Every entry in this listing should be written out exactly.
━━ Records for the task
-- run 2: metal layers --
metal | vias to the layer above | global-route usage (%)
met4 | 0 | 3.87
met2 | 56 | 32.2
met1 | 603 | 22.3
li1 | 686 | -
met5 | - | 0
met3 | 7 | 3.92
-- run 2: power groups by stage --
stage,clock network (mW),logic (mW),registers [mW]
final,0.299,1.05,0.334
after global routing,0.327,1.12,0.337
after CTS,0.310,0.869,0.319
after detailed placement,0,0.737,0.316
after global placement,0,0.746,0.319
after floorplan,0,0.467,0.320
━━━━
Response:
-- run 2: metal layers --
metal | vias to the layer above | global-route usage (%)
met4 | 0 | 3.87
met2 | 56 | 32.2
met1 | 603 | 22.3
li1 | 686 | -
met5 | - | 0
met3 | 7 | 3.92
-- run 2: power groups by stage --
stage,clock network (mW),logic (mW),registers [mW]
final,0.299,1.05,0.334
after global routing,0.327,1.12,0.337
after CTS,0.310,0.869,0.319
after detailed placement,0,0.737,0.316
after global placement,0,0.746,0.319
after floorplan,0,0.467,0.320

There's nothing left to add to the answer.